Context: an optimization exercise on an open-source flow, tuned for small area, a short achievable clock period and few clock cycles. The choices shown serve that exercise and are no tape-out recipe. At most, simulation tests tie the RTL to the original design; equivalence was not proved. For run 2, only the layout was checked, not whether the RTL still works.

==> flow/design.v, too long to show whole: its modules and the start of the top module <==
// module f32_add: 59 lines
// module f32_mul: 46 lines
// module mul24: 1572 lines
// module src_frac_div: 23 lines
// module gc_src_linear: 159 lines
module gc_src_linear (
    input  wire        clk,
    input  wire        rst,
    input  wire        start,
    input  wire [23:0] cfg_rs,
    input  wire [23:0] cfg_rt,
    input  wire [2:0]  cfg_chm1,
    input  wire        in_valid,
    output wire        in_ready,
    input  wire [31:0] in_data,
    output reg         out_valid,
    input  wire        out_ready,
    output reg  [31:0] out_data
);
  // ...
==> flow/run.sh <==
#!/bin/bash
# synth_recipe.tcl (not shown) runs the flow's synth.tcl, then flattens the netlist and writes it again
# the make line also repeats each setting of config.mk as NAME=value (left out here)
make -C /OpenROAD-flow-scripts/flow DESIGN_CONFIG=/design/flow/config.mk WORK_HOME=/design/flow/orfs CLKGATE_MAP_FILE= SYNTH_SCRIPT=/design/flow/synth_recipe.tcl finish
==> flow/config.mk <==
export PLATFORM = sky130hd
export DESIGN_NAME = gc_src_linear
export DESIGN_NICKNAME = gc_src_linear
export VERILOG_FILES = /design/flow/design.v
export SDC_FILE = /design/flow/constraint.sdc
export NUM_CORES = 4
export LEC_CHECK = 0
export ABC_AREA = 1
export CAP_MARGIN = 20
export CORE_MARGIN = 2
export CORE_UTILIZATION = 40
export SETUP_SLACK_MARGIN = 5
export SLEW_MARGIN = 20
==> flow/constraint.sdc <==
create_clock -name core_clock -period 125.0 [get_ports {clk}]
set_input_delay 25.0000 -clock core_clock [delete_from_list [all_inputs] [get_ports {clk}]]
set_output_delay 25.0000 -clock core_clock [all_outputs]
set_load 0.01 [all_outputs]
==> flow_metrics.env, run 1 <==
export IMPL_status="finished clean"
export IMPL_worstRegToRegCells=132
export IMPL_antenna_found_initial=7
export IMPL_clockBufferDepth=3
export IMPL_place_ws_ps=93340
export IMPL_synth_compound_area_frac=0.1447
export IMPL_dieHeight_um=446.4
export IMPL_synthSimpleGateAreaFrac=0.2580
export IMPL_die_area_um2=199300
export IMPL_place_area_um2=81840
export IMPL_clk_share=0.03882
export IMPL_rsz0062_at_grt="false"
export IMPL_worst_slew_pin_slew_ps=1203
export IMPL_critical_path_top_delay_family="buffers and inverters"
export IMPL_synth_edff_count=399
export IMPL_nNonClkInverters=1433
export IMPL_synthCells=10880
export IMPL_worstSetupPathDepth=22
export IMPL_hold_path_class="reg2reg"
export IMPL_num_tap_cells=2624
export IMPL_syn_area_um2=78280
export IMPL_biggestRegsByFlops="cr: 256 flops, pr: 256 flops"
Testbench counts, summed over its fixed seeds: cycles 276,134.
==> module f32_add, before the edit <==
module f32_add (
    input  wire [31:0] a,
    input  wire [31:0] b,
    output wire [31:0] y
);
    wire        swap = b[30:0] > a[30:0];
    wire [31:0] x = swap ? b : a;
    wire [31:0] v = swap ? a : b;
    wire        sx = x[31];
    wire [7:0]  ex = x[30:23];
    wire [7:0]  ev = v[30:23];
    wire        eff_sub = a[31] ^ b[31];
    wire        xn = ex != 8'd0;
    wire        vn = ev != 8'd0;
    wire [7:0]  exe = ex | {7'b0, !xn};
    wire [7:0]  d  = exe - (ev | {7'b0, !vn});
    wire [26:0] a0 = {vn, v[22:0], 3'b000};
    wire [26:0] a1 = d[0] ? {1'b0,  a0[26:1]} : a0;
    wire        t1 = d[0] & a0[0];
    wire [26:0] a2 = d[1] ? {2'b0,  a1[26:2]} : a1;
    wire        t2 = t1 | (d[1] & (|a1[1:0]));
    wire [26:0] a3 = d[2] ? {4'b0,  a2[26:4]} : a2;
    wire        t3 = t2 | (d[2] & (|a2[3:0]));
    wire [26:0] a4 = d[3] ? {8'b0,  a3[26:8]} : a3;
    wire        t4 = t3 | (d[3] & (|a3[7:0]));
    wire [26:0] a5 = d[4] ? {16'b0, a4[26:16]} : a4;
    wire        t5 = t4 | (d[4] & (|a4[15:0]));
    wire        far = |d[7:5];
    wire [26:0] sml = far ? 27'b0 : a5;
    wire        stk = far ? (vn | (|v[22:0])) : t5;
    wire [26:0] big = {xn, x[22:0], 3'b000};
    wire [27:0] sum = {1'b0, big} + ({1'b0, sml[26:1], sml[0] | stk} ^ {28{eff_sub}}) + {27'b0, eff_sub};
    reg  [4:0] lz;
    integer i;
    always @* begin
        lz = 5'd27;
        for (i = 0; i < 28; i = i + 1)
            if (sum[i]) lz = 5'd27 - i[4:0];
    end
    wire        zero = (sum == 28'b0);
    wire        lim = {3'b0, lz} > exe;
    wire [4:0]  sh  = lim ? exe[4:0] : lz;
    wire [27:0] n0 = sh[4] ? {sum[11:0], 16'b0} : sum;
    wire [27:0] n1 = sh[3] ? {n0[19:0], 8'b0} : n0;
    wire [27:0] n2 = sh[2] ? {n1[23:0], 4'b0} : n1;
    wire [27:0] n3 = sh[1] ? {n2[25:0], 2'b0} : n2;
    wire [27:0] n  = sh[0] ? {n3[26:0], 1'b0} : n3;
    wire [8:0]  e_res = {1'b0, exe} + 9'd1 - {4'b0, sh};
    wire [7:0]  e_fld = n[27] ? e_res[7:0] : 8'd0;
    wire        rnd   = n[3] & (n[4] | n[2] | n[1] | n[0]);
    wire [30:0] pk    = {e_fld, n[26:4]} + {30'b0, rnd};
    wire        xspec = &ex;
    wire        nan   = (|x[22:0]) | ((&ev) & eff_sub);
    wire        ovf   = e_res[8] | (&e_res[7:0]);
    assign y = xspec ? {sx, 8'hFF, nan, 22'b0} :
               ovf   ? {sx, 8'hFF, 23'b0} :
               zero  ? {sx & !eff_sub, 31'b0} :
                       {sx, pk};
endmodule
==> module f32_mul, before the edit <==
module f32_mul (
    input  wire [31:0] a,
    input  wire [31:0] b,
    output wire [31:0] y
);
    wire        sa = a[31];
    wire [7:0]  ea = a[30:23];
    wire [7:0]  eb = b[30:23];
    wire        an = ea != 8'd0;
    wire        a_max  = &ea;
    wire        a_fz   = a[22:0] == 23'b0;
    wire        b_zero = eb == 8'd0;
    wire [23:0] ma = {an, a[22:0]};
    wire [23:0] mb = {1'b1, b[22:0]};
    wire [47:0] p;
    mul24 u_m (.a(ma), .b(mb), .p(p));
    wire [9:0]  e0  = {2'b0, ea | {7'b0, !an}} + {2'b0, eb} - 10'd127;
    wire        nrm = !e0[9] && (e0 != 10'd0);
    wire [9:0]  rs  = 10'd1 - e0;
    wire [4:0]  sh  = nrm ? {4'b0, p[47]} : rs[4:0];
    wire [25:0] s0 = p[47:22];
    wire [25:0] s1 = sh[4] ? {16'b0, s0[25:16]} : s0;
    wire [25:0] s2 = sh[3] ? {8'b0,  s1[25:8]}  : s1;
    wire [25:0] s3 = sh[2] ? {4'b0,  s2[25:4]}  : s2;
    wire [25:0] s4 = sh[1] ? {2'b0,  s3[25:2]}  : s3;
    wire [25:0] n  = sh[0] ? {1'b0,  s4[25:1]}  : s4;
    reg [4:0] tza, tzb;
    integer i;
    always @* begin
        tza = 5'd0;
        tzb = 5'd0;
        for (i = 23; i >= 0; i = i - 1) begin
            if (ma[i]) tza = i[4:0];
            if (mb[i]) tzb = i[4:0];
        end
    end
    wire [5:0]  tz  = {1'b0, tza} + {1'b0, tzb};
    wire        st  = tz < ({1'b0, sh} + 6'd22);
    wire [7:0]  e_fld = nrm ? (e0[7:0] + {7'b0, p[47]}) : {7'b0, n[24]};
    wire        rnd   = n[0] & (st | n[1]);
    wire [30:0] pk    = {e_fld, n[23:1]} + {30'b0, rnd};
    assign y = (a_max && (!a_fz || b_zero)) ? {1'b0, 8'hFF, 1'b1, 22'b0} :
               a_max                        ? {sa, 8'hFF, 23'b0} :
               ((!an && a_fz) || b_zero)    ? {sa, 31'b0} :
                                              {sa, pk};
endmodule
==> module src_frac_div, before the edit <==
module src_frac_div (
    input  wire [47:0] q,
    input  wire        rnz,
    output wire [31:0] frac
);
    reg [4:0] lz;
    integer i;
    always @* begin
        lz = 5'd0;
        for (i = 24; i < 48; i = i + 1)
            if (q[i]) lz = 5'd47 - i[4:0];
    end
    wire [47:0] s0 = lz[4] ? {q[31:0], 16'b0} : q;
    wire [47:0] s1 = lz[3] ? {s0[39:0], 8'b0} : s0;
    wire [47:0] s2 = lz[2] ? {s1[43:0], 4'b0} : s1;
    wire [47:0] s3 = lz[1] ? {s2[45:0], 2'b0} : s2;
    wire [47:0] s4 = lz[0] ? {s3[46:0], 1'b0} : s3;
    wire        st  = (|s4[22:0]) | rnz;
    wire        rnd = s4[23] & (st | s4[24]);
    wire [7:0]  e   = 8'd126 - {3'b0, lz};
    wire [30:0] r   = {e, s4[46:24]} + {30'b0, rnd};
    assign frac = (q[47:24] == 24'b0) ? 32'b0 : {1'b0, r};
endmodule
---
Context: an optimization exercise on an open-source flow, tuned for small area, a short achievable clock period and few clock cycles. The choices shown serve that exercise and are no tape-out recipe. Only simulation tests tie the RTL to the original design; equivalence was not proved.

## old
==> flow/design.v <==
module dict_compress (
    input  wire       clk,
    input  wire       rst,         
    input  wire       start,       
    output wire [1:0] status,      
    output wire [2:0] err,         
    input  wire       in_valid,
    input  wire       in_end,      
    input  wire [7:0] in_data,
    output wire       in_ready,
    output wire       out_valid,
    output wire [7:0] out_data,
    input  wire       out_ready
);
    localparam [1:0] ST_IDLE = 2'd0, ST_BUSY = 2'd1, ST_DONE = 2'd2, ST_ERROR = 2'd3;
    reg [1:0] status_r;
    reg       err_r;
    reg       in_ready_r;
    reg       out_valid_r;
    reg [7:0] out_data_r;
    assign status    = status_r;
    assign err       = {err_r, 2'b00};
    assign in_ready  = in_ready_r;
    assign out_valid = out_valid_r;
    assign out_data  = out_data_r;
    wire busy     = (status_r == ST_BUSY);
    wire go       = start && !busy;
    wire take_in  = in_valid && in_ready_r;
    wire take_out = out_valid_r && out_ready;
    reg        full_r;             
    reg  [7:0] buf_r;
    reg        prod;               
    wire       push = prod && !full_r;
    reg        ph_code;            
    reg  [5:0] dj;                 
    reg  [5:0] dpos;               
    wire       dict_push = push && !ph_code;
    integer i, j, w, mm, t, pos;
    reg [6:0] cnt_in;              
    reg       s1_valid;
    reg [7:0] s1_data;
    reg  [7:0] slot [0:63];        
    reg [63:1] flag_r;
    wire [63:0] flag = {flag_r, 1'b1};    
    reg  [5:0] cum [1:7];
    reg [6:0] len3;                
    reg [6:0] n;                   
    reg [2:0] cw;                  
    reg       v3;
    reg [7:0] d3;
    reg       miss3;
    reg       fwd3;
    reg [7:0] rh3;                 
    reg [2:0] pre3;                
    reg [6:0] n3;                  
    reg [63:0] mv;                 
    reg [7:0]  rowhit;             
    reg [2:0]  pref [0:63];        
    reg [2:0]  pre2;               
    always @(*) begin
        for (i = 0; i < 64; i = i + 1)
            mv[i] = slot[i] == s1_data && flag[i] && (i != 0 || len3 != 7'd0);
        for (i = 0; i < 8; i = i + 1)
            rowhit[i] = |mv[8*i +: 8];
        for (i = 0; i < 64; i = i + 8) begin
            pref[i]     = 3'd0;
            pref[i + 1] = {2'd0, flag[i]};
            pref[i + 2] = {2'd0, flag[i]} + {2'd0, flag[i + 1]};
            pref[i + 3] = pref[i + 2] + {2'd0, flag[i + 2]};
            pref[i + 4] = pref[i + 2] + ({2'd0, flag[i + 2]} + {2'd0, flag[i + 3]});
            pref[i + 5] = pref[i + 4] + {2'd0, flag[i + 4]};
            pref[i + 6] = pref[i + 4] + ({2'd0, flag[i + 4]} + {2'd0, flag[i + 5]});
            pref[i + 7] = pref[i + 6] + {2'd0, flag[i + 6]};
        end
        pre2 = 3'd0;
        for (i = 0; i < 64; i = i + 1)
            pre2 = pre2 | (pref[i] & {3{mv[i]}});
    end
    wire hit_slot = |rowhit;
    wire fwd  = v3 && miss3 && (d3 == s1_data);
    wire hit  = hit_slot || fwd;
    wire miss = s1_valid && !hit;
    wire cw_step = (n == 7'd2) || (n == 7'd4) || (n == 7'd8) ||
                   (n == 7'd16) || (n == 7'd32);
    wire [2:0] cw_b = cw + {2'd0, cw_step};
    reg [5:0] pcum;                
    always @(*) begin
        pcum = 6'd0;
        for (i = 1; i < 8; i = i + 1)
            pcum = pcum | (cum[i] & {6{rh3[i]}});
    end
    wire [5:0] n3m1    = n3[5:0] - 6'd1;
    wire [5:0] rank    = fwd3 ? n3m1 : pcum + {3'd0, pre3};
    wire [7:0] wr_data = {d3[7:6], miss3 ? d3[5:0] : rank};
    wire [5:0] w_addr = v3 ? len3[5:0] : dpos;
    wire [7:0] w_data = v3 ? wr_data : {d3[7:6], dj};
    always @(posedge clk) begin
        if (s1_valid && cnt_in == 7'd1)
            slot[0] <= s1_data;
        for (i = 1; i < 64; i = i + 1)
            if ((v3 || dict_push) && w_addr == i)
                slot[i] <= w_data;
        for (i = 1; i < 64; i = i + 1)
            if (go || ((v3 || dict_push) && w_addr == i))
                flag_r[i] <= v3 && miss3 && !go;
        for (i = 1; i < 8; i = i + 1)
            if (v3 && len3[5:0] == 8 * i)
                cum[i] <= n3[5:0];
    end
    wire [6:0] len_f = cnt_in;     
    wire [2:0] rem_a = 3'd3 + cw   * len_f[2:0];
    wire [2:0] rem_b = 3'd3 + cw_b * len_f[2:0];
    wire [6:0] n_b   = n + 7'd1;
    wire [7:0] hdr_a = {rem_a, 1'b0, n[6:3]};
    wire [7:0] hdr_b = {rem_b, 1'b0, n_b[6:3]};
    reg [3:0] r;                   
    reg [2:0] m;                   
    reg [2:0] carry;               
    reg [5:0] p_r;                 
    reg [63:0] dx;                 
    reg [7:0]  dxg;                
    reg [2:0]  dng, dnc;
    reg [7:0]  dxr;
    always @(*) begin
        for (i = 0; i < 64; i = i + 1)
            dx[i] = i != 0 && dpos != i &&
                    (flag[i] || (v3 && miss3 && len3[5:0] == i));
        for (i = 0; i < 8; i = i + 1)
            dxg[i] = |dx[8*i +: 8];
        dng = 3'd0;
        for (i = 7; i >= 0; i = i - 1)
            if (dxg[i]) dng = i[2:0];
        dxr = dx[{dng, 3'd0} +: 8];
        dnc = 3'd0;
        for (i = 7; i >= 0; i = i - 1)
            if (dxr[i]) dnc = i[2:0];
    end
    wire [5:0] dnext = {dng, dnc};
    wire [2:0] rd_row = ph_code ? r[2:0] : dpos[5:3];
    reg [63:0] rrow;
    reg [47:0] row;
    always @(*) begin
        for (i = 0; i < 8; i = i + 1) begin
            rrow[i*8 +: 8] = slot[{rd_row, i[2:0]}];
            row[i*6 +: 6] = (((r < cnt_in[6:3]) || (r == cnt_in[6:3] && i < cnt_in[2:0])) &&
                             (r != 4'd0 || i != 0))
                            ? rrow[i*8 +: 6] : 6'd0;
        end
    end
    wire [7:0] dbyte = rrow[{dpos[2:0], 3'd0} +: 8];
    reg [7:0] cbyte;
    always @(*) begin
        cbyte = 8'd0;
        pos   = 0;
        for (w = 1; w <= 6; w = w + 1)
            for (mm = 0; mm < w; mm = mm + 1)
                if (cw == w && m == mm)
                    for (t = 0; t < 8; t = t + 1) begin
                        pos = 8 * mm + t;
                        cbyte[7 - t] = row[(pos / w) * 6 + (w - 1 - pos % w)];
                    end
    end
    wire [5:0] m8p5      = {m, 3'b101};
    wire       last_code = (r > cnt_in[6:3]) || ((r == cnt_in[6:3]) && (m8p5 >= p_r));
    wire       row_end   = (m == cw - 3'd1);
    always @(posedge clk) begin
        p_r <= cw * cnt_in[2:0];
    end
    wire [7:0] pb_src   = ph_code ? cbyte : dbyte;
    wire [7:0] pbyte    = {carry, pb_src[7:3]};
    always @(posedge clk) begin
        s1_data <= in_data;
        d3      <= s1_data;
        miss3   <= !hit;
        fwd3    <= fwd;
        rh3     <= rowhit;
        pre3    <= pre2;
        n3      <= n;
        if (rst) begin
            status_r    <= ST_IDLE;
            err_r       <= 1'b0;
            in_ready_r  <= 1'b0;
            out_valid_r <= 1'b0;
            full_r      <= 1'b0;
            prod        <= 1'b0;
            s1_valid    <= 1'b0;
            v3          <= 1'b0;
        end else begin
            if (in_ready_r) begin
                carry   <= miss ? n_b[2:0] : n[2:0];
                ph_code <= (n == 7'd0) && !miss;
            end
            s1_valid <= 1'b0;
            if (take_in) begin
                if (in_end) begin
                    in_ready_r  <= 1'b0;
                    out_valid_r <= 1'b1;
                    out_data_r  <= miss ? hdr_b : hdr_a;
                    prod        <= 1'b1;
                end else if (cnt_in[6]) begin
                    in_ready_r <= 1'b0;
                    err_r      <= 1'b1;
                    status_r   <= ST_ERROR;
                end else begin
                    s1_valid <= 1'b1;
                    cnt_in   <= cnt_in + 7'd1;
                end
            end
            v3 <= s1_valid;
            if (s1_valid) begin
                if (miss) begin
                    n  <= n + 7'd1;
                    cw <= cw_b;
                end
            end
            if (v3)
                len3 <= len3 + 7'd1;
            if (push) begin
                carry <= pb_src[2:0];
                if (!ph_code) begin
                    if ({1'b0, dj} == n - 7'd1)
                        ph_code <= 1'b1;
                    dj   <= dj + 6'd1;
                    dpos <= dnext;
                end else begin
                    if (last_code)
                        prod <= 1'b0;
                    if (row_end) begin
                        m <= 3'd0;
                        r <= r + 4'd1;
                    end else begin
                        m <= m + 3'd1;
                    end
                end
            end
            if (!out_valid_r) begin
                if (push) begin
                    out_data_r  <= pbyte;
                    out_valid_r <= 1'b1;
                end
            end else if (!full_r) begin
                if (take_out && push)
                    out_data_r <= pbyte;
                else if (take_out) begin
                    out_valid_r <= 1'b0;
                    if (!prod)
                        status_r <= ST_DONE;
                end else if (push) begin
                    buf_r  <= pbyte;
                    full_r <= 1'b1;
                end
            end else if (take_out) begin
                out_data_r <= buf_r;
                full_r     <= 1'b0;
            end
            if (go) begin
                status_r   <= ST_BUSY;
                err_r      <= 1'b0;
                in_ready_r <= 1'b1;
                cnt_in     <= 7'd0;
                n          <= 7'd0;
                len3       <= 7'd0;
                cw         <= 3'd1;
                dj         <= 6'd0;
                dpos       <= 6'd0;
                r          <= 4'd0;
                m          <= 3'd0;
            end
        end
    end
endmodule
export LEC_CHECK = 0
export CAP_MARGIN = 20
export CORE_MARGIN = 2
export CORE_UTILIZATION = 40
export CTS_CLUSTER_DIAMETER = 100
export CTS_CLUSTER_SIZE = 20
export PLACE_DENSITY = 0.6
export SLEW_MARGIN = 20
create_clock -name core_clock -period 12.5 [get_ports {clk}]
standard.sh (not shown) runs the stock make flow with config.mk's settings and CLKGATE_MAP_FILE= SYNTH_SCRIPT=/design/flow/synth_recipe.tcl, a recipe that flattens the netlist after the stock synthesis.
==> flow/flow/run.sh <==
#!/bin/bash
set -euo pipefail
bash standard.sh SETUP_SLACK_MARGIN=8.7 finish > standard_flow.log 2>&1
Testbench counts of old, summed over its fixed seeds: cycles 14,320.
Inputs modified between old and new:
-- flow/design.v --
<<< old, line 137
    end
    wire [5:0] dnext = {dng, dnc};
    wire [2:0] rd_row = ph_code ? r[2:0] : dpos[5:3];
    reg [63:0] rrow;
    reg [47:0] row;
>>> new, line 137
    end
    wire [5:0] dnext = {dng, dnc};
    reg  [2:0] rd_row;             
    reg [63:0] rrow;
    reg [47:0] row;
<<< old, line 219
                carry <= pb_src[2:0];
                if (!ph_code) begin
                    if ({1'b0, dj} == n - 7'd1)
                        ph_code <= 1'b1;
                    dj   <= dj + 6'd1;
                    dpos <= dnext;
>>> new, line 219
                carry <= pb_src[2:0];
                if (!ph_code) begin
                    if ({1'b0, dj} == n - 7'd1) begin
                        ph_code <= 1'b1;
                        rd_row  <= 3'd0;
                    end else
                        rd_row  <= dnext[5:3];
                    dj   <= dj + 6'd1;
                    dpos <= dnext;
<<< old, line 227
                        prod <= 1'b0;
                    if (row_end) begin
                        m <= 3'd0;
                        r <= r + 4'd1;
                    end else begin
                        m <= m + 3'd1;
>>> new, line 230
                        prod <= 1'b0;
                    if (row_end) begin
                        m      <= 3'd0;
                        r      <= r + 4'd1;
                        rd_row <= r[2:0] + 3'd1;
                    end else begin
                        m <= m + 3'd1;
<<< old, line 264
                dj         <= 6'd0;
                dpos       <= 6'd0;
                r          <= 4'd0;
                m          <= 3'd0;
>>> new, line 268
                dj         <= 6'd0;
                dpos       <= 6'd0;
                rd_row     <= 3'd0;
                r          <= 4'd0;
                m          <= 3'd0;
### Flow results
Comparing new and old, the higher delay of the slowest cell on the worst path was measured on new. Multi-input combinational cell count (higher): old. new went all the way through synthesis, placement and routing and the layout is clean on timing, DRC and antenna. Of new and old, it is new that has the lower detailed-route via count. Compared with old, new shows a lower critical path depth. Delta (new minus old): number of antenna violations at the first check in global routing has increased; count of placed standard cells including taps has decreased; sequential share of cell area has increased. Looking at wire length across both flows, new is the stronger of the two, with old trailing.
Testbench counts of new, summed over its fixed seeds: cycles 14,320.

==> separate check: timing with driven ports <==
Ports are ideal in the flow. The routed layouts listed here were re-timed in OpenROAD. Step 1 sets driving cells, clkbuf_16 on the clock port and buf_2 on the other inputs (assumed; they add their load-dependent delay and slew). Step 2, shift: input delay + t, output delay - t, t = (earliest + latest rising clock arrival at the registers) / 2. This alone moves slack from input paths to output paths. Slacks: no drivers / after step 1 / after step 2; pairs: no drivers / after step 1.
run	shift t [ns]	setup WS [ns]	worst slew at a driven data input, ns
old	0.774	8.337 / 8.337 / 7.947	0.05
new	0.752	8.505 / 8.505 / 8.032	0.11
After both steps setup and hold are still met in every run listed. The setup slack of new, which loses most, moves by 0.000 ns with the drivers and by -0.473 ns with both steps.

▶ **What the exercise asks**:
Take the lines above from the one containing "reg [2:0] carry;" down to the one containing "if (cw == w && m == mm)", and transcribe them exactly, both ends included.

▶ **Response to this task**:
    reg [2:0] carry;               
    reg [5:0] p_r;                 
    reg [63:0] dx;                 
    reg [7:0]  dxg;                
    reg [2:0]  dng, dnc;
    reg [7:0]  dxr;
    always @(*) begin
        for (i = 0; i < 64; i = i + 1)
            dx[i] = i != 0 && dpos != i &&
                    (flag[i] || (v3 && miss3 && len3[5:0] == i));
        for (i = 0; i < 8; i = i + 1)
            dxg[i] = |dx[8*i +: 8];
        dng = 3'd0;
        for (i = 7; i >= 0; i = i - 1)
            if (dxg[i]) dng = i[2:0];
        dxr = dx[{dng, 3'd0} +: 8];
        dnc = 3'd0;
        for (i = 7; i >= 0; i = i - 1)
            if (dxr[i]) dnc = i[2:0];
    end
    wire [5:0] dnext = {dng, dnc};
    wire [2:0] rd_row = ph_code ? r[2:0] : dpos[5:3];
    reg [63:0] rrow;
    reg [47:0] row;
    always @(*) begin
        for (i = 0; i < 8; i = i + 1) begin
            rrow[i*8 +: 8] = slot[{rd_row, i[2:0]}];
            row[i*6 +: 6] = (((r < cnt_in[6:3]) || (r == cnt_in[6:3] && i < cnt_in[2:0])) &&
                             (r != 4'd0 || i != 0))
                            ? rrow[i*8 +: 6] : 6'd0;
        end
    end
    wire [7:0] dbyte = rrow[{dpos[2:0], 3'd0} +: 8];
    reg [7:0] cbyte;
    always @(*) begin
        cbyte = 8'd0;
        pos   = 0;
        for (w = 1; w <= 6; w = w + 1)
            for (mm = 0; mm < w; mm = mm + 1)
                if (cw == w && m == mm)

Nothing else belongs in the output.